# Assignment
Of the entries below, return only those lines from the line with "if (q0) te <= rdata_r;" to the line with "addr_r <= s_addr_r;", exactly, both included.

# Collected data entries

From an optimization exercise on the open Yosys and OpenROAD flow, aimed at small area, a short achievable clock period and few clock cycles; shortcuts taken in it are not production practice. Where RTL was checked, it was by simulation tests only, not by an equivalence proof against the original. Power figures rest on the tool's default switching activity, not on a simulated workload.

Design demosaic, start of the top module:
module demosaic(clk, reset, in_en, data_in, wr_r, addr_r, wdata_r, rdata_r, wr_g, addr_g, wdata_g, rdata_g, wr_b, addr_b, wdata_b, rdata_b, done);
input clk;
input reset;
input in_en;
input [7:0] data_in;
output reg wr_r;
output reg [13:0] addr_r;
output reg [7:0] wdata_r;
input [7:0] rdata_r;
output reg wr_g;
output reg [13:0] addr_g;
output reg [7:0] wdata_g;
input [7:0] rdata_g;
output reg wr_b;
output reg [13:0] addr_b;
output reg [7:0] wdata_b;
input [7:0] rdata_b;
output reg done;
localparam M_STREAM = 2'd0, M_LAST = 2'd1, M_POST = 2'd2;
reg [1:0] mode;
reg [13:0] pos;
reg pre;          
reg last;         
reg q0, q1, q2;   
reg [7:0] mo_p, mo_q, uo;    
reg [8:0] vr;                
reg [9:0] vm;                
reg [7:0] to_q, me_b;        
reg [8:0] p1, p2;            
reg [7:0] te;                
reg [8:0] w_a, w_b;          
wire [6:0] x = pos[13:7];
wire [6:0] y = pos[6:0];
wire is_r = ~x[0] &  y[0];
wire is_b =  x[0] & ~y[0];
wire is_g = ~(is_r | is_b);
wire [6:0] ym2 = y - 7'd2;
wire [6:0] xb  = x[0] ? x - 7'd2 : x + 7'd2;
wire [13:0] s_addr_r = {is_g ? xb : x, is_r ? y : ym2};
wire [13:0] s_addr_g = {is_b ? xb : x, is_g ? y : ym2};
wire [13:0] s_addr_b = {is_r ? xb : x, is_b ? y : ym2};
wire post = (mode == M_POST) & ~done;
wire [5:0] s  = pos[13:8];
wire [5:0] c6 = pos[5:0];
wire [5:0] sm = s + 6'd1;      
wire [5:0] smp1 = s + 6'd2;
wire [5:0] c6p1 = c6 + 6'd1;
wire [5:0] c6p2 = c6 + 6'd2;
wire fin = q1 & last & (s == 6'd62);
wire [8:0] rl = mo_p + mo_q;
wire [9:0] rd = vm + rdata_b;
wire [7:0] sum_r = q0 ? rl[8:1] : q1 ? vr[8:1] : rd[9:2];
wire [9:0] tg = p1 + p2;
wire [7:0] sum_g = tg[9:2];
  ...
Settings: LEC_CHECK=0, CAP_MARGIN=20, CORE_MARGIN=2, CORE_UTILIZATION=40, CTS_BUF_LIST=sky130_fd_sc_hd__clkbuf_8, SETUP_SLACK_MARGIN=3.2, SLEW_MARGIN=20; clock period 5.5 ns.
standard.sh (not shown) runs the stock make flow with config.mk's settings and CLKGATE_MAP_FILE= SYNTH_SCRIPT=/design/flow/synth_recipe.tcl, a recipe that flattens the netlist after the stock synthesis.
==> flow/flow/run.sh <==
#!/bin/bash
# Standard layout, but with small port buffers instead of the delay-cell
# default that buffer_ports picks.
cp standard.sh standard_sh_copy.log
export BUFFER_PORTS_ARGS="-buffer_cell sky130_fd_sc_hd__buf_1"
bash standard.sh > standard.log 2>&1
Testbench counts at the start, summed over its fixed seeds: cycles 457,744.
Next try:
Settings changed: CORE_UTILIZATION 40 to 50, SETUP_SLACK_MARGIN 3.2 to 3.
Result: Clock-buffer cell count went up by 3; total power went down by 4.4%; combinational power went down by about 9%.

Setup of north:
Another version of the RTL of demosaic (not shown whole).
Size in the first run: roughly 980 cells after synthesis, roughly 0.010 mm² of cells after synthesis.
export LEC_CHECK = 0
export CAP_MARGIN = 20
export CORE_MARGIN = 2
export CORE_UTILIZATION = 60
export CTS_BUF_LIST = sky130_fd_sc_hd__clkbuf_8
export SETUP_SLACK_MARGIN = 3.2
export SLEW_MARGIN = 20
create_clock -name core_clock -period 5.5 [get_ports {clk}]
Scripts as last shown in full above: flow/flow/run.sh
north finished every stage and its layout cleared the timing, design-rule and antenna checks.
Testbench counts of north, summed over its fixed seeds: cycles 457,744.
What south does differently from north at the input level:
Settings: CORE_UTILIZATION changed from 60 to 50.
## What came out
Of the two values seen for worst setup path endpoint, p2[4] was produced by north and p2[7] by south.
north → south: cell count saw an increase, area of the multi-input gates went up 0.49%, number of well-tap cells placed now sits higher.
The post-layout minimum cycle time reported for south is smaller than that of north by 0.054 ns.
south against north; total power consumption of the routed design is down slightly.
Comparing south with north, the power attributed to sequential cells came out essentially unchanged.
Going from north to south, area of the die shows an increase of about 20%, post-CTS resize count shows an increase of 12.
[inputs] east vs south
Settings: SETUP_SLACK_MARGIN now 3, was 3.2; CORE_UTILIZATION now 40, was 50.
## What came out
Comparing the two runs side by side, east comes out behind south on total power after layout.
| wire length on met1 | south vs east | ≈ equal |
east vs south on met2 layer usage reported by global route: east is the lower one.
south → east: sequential cell area in the final layout now sits at about the same level, relative slew slack now sits higher, utilization lower.
east ends up with lower largest net degree at the start of global routing than south does.
Share of total power in sequential cells (higher): south
Measured against south, the number of cells in the design after placement of east comes out at 1.05 times the reference value.
NOTE: critical path depth in cells in east falls short of that of south
Compared to south, east has area of the die about 24% higher.
Here is what was changed in the inputs of west compared with east.
Settings: a change of CORE_UTILIZATION from 40 to 50; a change of SETUP_SLACK_MARGIN from 3 to 3.1.
Setup slack: west > east
For area taken by flip-flops and latches, west and east come out practically identical.
The faster design of the two is west; east tops out lower.
Summary of the comparison: signal arrival time at the worst endpoint is lower in west, relative to east.
Power for west is lower than for east.
Internal cell power: west vs east — no meaningful difference
Utilization east -> west: up
Floorplan check, west vs east: die outline smaller in west
west vs east — part of the power in combinational logic rose 1.5 points.
Taking east as the reference point, the post-CTS setup repair buffer count of west rises by 4.
Edits applied to the flow inputs when going from west to middle:
Settings: SETUP_SLACK_MARGIN: 3.1 -> 3.3; CORE_UTILIZATION: 50 -> 40.
## What came out
Looking at the reports, middle completed the entire flow and the layout it produced met the timing, design-rule and antenna checks. Between west and middle, power is higher for middle, west comes in under that. Delta (middle minus west): worst setup slack higher; fraction of area in multi-input gates lower; upper clock frequency limit higher; final RePlAce weighted congestion higher. Comparing the two runs side by side, middle comes out behind west on final hold slack. On middle: non-clock buffer count is about 20% higher than what west gave. middle vs west — number of global-route vias before repair climbed by a few percent. Post-layout utilization of the core in middle is 9.4 points below west. Core area (middle over west): increase, about 27%.

Another version of the RTL of demosaic (not shown whole).
For scale: roughly 1200 cells after synthesis, ~0.012 mm² of cells after synthesis.
export LEC_CHECK = 0
export ABC_CLOCK_PERIOD_IN_PS = 2500
export CAP_MARGIN = 20
export CORE_MARGIN = 2
export CORE_UTILIZATION = 40
export CTS_BUF_LIST = sky130_fd_sc_hd__clkbuf_8
export SETUP_SLACK_MARGIN = 3
export SLEW_MARGIN = 20
create_clock -name core_clock -period 5.5 [get_ports {clk}]
Scripts as last shown in full above: flow/flow/run.sh
Then changed:
ABC_CLOCK_PERIOD_IN_PS = not set   (was 2500)
SETUP_SLACK_MARGIN = 3.3   (was 3)
The changed run finished clean.
Die area does not change.
Wire length hardly moves.
Synthesized area stays the same.
Global-route usage climbs by 0.21 points.
No functional check of the RTL was part of any run of this note.

RTL: one of the versions met above, not the one the previous note started from.
For scale: roughly 190 flip-flops, ~110 I/O pins, about 0.010 mm² of cells after synthesis.
export LEC_CHECK = 0
export ABC_CLOCK_PERIOD_IN_PS = 2500
export CAP_MARGIN = 20
export CORE_MARGIN = 2
export CORE_UTILIZATION = 60
export CTS_BUF_LIST = sky130_fd_sc_hd__clkbuf_8
export SETUP_SLACK_MARGIN = 3
export SLEW_MARGIN = 20
create_clock -name core_clock -period 5.5 [get_ports {clk}]
Scripts as last shown in full above: flow/flow/run.sh
Testbench counts at the start, summed over its fixed seeds: cycles 457,744.
==> next run, changes <==
ABC_CLOCK_PERIOD_IN_PS = not set   (was 2500)
CORE_UTILIZATION = 50   (was 60)
CTS_BUF_LIST = sky130_fd_sc_hd__clkbuf_8 sky130_fd_sc_hd__clkbuf_16   (was sky130_fd_sc_hd__clkbuf_8)
The new run passed the timing, design-rule and antenna checks.
Setup slack is worse by 0.033 ns.
Die area rises by about 20%.
Non-clock buffer count went up by 4.
Register-to-register slack improves by 0.13 ns.
Cell area rose by about 3.7%.
Clock-buffer cell count went up by 3.
Wire length is higher by 1.2%.
Flip-flop and latch count does not change.
Worst hold slack is worse by 0.010 ns.
==> next run, changes <==
ABC_CLOCK_PERIOD_IN_PS = 3500   (was not set)
CORE_UTILIZATION = 40   (was 50)
CTS_BUF_LIST = sky130_fd_sc_hd__clkbuf_8   (was sky130_fd_sc_hd__clkbuf_8 sky130_fd_sc_hd__clkbuf_16)
What happened: Utilization is lower by 12 points; global-route usage fell by 3.6 points; combinational power barely changes; final cell count rose by a few percent; die area came out higher by a quarter to a third; total power went down by a few percent; register-to-register slack hardly moves; fmax goes up slightly; setup slack gains 0.045 ns; hold slack stays flat.
==> next run, changes <==
ABC_CLOCK_PERIOD_IN_PS = 2500   (was 3500)
The new run produced a clean layout.
Worst hold slack is unchanged.
Routed wire length is unchanged.
Design area does not change.
Area after synthesis does not change.
Worst setup slack stays the same.
Clock-buffer cell count stays the same.
Clock power hardly moves.
Clock skew stays the same.
Power stays the same.
==> next run, changes <==
CTS_CLUSTER_DIAMETER = 150   (was not set)
CTS_CLUSTER_SIZE = 30   (was not set)
After rerunning:
- The changed run produced a clean layout
- count of clock-buffer cells in the layout stays the same
- worst setup slack stays the same
- sequential power is about the same
==> next run, changes <==
ABC_CLOCK_PERIOD_IN_PS = not set   (was 2500)
CAP_MARGIN = 0   (was 20)
CTS_CLUSTER_DIAMETER = not set   (was 150)
CTS_CLUSTER_SIZE = not set   (was 30)
SLEW_MARGIN = 0   (was 20)
The changed run produced a clean layout; combinational power barely changes; sequential share of layout area is unchanged; fmax stays the same; final area is unchanged; power stays the same; cell count is unchanged.

demosaic, a different RTL version from the one above (not shown whole).
Size: roughly 960 cells after synthesis, roughly 9900 µm² of cells after synthesis.
clock: 5.5 ns
lec_check: 0
cap_margin: 20
core_margin: 2
core_utilization: 40
cts_buf_list: sky130_fd_sc_hd__clkbuf_8
setup_slack_margin: 3.4
slew_margin: 20
Scripts as last shown in full above: flow/flow/run.sh
Edit:
CORE_UTILIZATION = 50   (was 40)
SETUP_SLACK_MARGIN = 3.2   (was 3.4)
- The changed run produced a clean layout
- routed wire length drops by 11%
- cell area fell by 9.2%
- worst hold slack improved by 0.0036 ns
- die area fell by 20%
- via count came out lower by 6.4%
- total power decreases by 3.3%
- clock-buffer cell count goes down by 1
Function was not checked in any run of this note: the RTL went through the layout flow alone.

demosaic again, from the RTL that the note above started with.
==> flow/config.mk <==
export PLATFORM = sky130hd
export DESIGN_NAME = demosaic
export DESIGN_NICKNAME = demosaic
export VERILOG_FILES = /design/flow/design.v
export SDC_FILE = /design/flow/constraint.sdc
export NUM_CORES = 4
export LEC_CHECK = 0
export CAP_MARGIN = 20
export CORE_MARGIN = 2
export CORE_UTILIZATION = 40
export CTS_BUF_LIST = sky130_fd_sc_hd__clkbuf_8
export SETUP_SLACK_MARGIN = 3.2
export SLEW_MARGIN = 20
==> flow/constraint.sdc <==
create_clock -name core_clock -period 5.5 [get_ports {clk}]
set_input_delay 1.1000 -clock core_clock [delete_from_list [all_inputs] [get_ports {clk}]]
set_output_delay 1.1000 -clock core_clock [all_outputs]
set_load 0.01 [all_outputs]
Scripts as last shown in full above: flow/flow/run.sh
The baseline completed without violations.
Rerun with:
SETUP_SLACK_MARGIN = 3   (was 3.2)
Result: Count of clock-buffer cells in the layout is unchanged; power is lower by 2.2%; non-clock buffer count is lower by 28; area after synthesis does not change; global-route usage is lower by 0.56 points.
Function was not checked in any run of this note: the RTL went through the layout flow alone.

Starting RTL as in the previous note.
clock: 5.5 ns
lec_check: 0
cap_margin: 20
core_margin: 2
core_utilization: 40
cts_buf_list: sky130_fd_sc_hd__clkbuf_8
setup_slack_margin: 3.1
slew_margin: 20
Scripts as last shown in full above: flow/flow/run.sh
The starting point went through all stages and came out clean.
==> next run, changes <==
- CORE_UTILIZATION: 40 -> 50
- SETUP_SLACK_MARGIN: 3.1 -> 3
=> The changed run passed the timing, design-rule and antenna checks. Wire length fell by 5.8%. Design area is lower by 4.1%. First-iteration DRC count came out lower by 13%. Sequential share of layout area rises by 1.6 points.
Function was not checked in any run of this note: the RTL went through the layout flow alone.

== rev 12 ==
Another version of the RTL of demosaic (not shown whole).
Size in the first run: roughly 200 flip-flops, roughly 110 I/O pins.
Settings: LEC_CHECK=0, ABC_CLOCK_PERIOD_IN_PS=2500, CAP_MARGIN=20, CORE_MARGIN=2, CORE_UTILIZATION=40, CTS_BUF_LIST=sky130_fd_sc_hd__clkbuf_8, SETUP_SLACK_MARGIN=3.2, SLEW_MARGIN=20; clock period 5.5 ns.
Scripts as last shown in full above: flow/flow/run.sh
#### Input delta (rev 13 over rev 12)
# rev 12
export LEC_CHECK = 0
export ABC_CLOCK_PERIOD_IN_PS = 2500
export CAP_MARGIN = 20
export CORE_MARGIN = 2
export CORE_UTILIZATION = 40
export CTS_BUF_LIST = sky130_fd_sc_hd__clkbuf_8
export SETUP_SLACK_MARGIN = 3.2
export SLEW_MARGIN = 20
create_clock -name core_clock -period 5.5 [get_ports {clk}]
# rev 13
export LEC_CHECK = 0
export ABC_CLOCK_PERIOD_IN_PS = 2500
export CAP_MARGIN = 20
export CORE_MARGIN = 2
export CORE_UTILIZATION = 40
export CTS_BUF_LIST = sky130_fd_sc_hd__clkbuf_8
export SETUP_SLACK_MARGIN = 3
export SLEW_MARGIN = 20
create_clock -name core_clock -period 5.5 [get_ports {clk}]
Notes after the runs:
On global placer's final weighted congestion: rev 13 sits above rev 12. Of rev 13 and rev 12, the lower relative area change from synthesis to final layout belongs to rev 13. Post-route fraction of the period consumed by the critical path delta for rev 13 relative to rev 12: 2.0 points higher.
No functional check of the RTL was part of any run of this note.

run a:
demosaic, a different RTL version from the one above (not shown whole).
Size in the first run: about 1100 cells after synthesis, ~110 I/O pins, roughly 0.011 mm² of cells after synthesis.
export LEC_CHECK = 0
export ABC_CLOCK_PERIOD_IN_PS = 2500
export CAP_MARGIN = 20
export CORE_MARGIN = 2
export CORE_UTILIZATION = 40
export SETUP_SLACK_MARGIN = 3
export SLEW_MARGIN = 20
create_clock -name core_clock -period 5.5 [get_ports {clk}]
==> flow/flow/run.sh <==
#!/bin/bash
# Standard layout, but with small port buffers instead of the delay-cell
# default that buffer_ports picks.
cp standard.sh standard_sh_copy.log
export BUFFER_PORTS_ARGS="-buffer_cell sky130_fd_sc_hd__buf_2"
bash standard.sh > standard.log 2>&1
Input-level comparison between run b and run a:
==> flow/run.sh (new file) <==
#!/bin/bash
# synth_recipe.tcl (not shown) runs the flow's synth.tcl, then flattens the netlist and writes it again
# the make line also repeats each setting of config.mk as NAME=value (left out here)
make -C /OpenROAD-flow-scripts/flow DESIGN_CONFIG=/design/flow/config.mk WORK_HOME=/design/flow/orfs CLKGATE_MAP_FILE= SYNTH_SCRIPT=/design/flow/synth_recipe.tcl finish
removed: flow/flow/run.sh
removed: flow/standard.sh
--- outcome ---
Run b did not stop at any stage, and its layout met the timing, design-rule and antenna checks. When run b is set beside run a, its fraction of the cycle the final worst path needs turns out to be 1.1 points smaller. Run b vs run a: wire length of the first global-routing pass down slightly. Relative to run a, the final period demand of the worst path of run b is lower by 58 ps. In run b, the number of setup buffers added after CTS came out 7 below the value in run a. Comparing run b with run a, the switching power share of the total came out essentially unchanged. The estimated power of run b ends up higher than the estimate for run a. Diff run a -> run b | area growth from synthesis to final layout | increase of 4.3 points. Row setup slack after layout: run b higher / run a lower. Summary: worst hold slack, run b worse than run a.
Function was not checked in any run of this note: the RTL went through the layout flow alone.

## run 1
The RTL this note starts from:
==> flow/design.v <==
module demosaic(clk, reset, in_en, data_in, wr_r, addr_r, wdata_r, rdata_r, wr_g, addr_g, wdata_g, rdata_g, wr_b, addr_b, wdata_b, rdata_b, done);
input clk;
input reset;
input in_en;
input [7:0] data_in;
output reg wr_r;
output reg [13:0] addr_r;
output reg [7:0] wdata_r;
input [7:0] rdata_r;
output reg wr_g;
output reg [13:0] addr_g;
output reg [7:0] wdata_g;
input [7:0] rdata_g;
output reg wr_b;
output reg [13:0] addr_b;
output reg [7:0] wdata_b;
input [7:0] rdata_b;
output reg done;
localparam M_STREAM = 2'd0, M_LAST = 2'd1, M_POST = 2'd2;
reg [1:0] mode;
reg [13:0] pos;
reg pre;          
reg last;         
reg q0, q1, q2;   
reg [7:0] mo_p, mo_q, uo;    
reg [8:0] vr;                
reg [9:0] vm;                
reg [7:0] to_q, me_b;        
reg [8:0] p1, p2;            
reg [7:0] te;                
reg [8:0] w_a, w_b;          
wire [6:0] x = pos[13:7];
wire [6:0] y = pos[6:0];
wire is_r = ~x[0] &  y[0];
wire is_b =  x[0] & ~y[0];
wire is_g = ~(is_r | is_b);
wire [6:0] ym2 = y - 7'd2;
wire [6:0] xb  = x[0] ? x - 7'd2 : x + 7'd2;
wire [13:0] s_addr_r = {is_g ? xb : x, is_r ? y : ym2};
wire [13:0] s_addr_g = {is_b ? xb : x, is_g ? y : ym2};
wire [13:0] s_addr_b = {is_r ? xb : x, is_b ? y : ym2};
wire post = (mode == M_POST) & ~done;
wire [5:0] s  = pos[13:8];
wire [5:0] c6 = pos[5:0];
wire [5:0] sm = s + 6'd1;      
wire [5:0] smp1 = s + 6'd2;
wire [5:0] c6p1 = c6 + 6'd1;
wire [5:0] c6p2 = c6 + 6'd2;
wire fin = q1 & last & (s == 6'd62);
wire [8:0] rl = mo_p + mo_q;
wire [9:0] rd = vm + rdata_b;
wire [7:0] sum_r = q0 ? rl[8:1] : q1 ? vr[8:1] : rd[9:2];
wire [9:0] tg = p1 + p2;
wire [7:0] sum_g = tg[9:2];
wire [8:0] bl = te + rdata_r;
wire [9:0] bd = w_a + w_b;
wire [7:0] sum_b = q0 ? bl[8:1] : q1 ? bd[9:2] : w_b[8:1];
always @(posedge clk or posedge reset) begin
    if (reset) begin
        mode <= M_STREAM;
        done <= 1'b0;
    end else begin
        case (mode)
            M_STREAM: if (in_en && (&pos)) mode <= M_LAST;
            M_LAST:   mode <= M_POST;
            default:  if (post && fin) done <= 1'b1;
        endcase
    end
end
always @(posedge clk) begin
    if (reset) begin
        pos <= 14'd0;
        wr_r <= 1'b0; wr_g <= 1'b0; wr_b <= 1'b0;
    end else if (mode == M_STREAM) begin
        wr_r <= in_en; wr_g <= in_en; wr_b <= in_en;
        if (in_en) pos <= pos + 14'd1;
    end else if (mode == M_LAST) begin
        wr_r <= 1'b0; wr_g <= 1'b0; wr_b <= 1'b0;
        pos <= {6'd63, 2'd0, 6'd63};
        pre <= 1'b0; last <= 1'b1;
        q0 <= 1'b0; q1 <= 1'b1; q2 <= 1'b0;
    end else if (post) begin
        q0 <= q2 | (q1 & last);
        q1 <= q0;
        q2 <= q1 & ~last;
        if (q1 & last) begin
            pos[13:8] <= sm; pre <= 1'b1; last <= 1'b0;
        end
        if (q2) begin
            pre <= 1'b0; pos[5:0] <= c6p1; last <= (c6 == 6'd62);
        end
        wr_r <= (q0 & ~pre) | (q1 & ~last & ~pre) | q2;
        wr_g <= (q0 & ~pre & ~last) | q2;
        wr_b <= (q0 & ~pre & ~last) | (q1 & ~last & ~pre) | q2;
    end else begin
        wr_r <= 1'b0; wr_g <= 1'b0; wr_b <= 1'b0;
    end
end
always @(posedge clk) begin
    if (q0) te <= rdata_r;
    if (q1) begin
        mo_p <= mo_q; mo_q <= rdata_g;
        to_q <= rdata_b;
    end
    if (q2) uo <= rdata_b;
    if (q2 | (q1 & last)) me_b <= rdata_g;
end
always @(posedge clk) begin
    w_b <= q0 ? rdata_r + rdata_g : w_b;
    w_a <= w_b;                         
    vr  <= uo + mo_q;                   
    vm  <= vr + rdata_g;                
    p1  <= me_b + to_q;                 
    p2  <= rdata_r + (q1 ? rdata_b : rdata_g);
end
always @(posedge clk) begin
    if (mode == M_STREAM) begin
        addr_r <= s_addr_r; addr_g <= s_addr_g; addr_b <= s_addr_b;
        wdata_r <= data_in; wdata_g <= data_in; wdata_b <= data_in;
    end else begin
        if (q0 | mode[0]) begin
            addr_r <= {sm, 1'b0, c6, 1'b0};
            addr_g <= mode[0] ? {7'd2, 7'd0} : last ? {smp1, 8'd0} : {sm, 1'b0, c6, 1'b1};
            addr_b <= {s, 1'b1, c6, 1'b1};
        end else if (q1 & ~last) begin
            addr_r <= {s, 1'b1, c6, 1'b1};
            addr_g <= {sm, 1'b0, c6p2, 1'b0};
            addr_b <= {sm, 1'b0, c6, 1'b1};
        end else begin
            addr_r <= {q2 ? s : sm, 1'b1, q2 ? c6p1 : c6, 1'b0};
            addr_g <= {q2 ? s : sm, 1'b1, q2 ? c6p1 : c6, 1'b0};
            addr_b <= {sm, 1'b0, c6p1, 1'b0};
        end
        wdata_r <= sum_r; wdata_g <= sum_g; wdata_b <= sum_b;
    end
end
endmodule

# Solution to this task
    if (q0) te <= rdata_r;
    if (q1) begin
        mo_p <= mo_q; mo_q <= rdata_g;
        to_q <= rdata_b;
    end
    if (q2) uo <= rdata_b;
    if (q2 | (q1 & last)) me_b <= rdata_g;
end
always @(posedge clk) begin
    w_b <= q0 ? rdata_r + rdata_g : w_b;
    w_a <= w_b;                         
    vr  <= uo + mo_q;                   
    vm  <= vr + rdata_g;                
    p1  <= me_b + to_q;                 
    p2  <= rdata_r + (q1 ? rdata_b : rdata_g);
end
always @(posedge clk) begin
    if (mode == M_STREAM) begin
        addr_r <= s_addr_r; addr_g <= s_addr_g; addr_b <= s_addr_b;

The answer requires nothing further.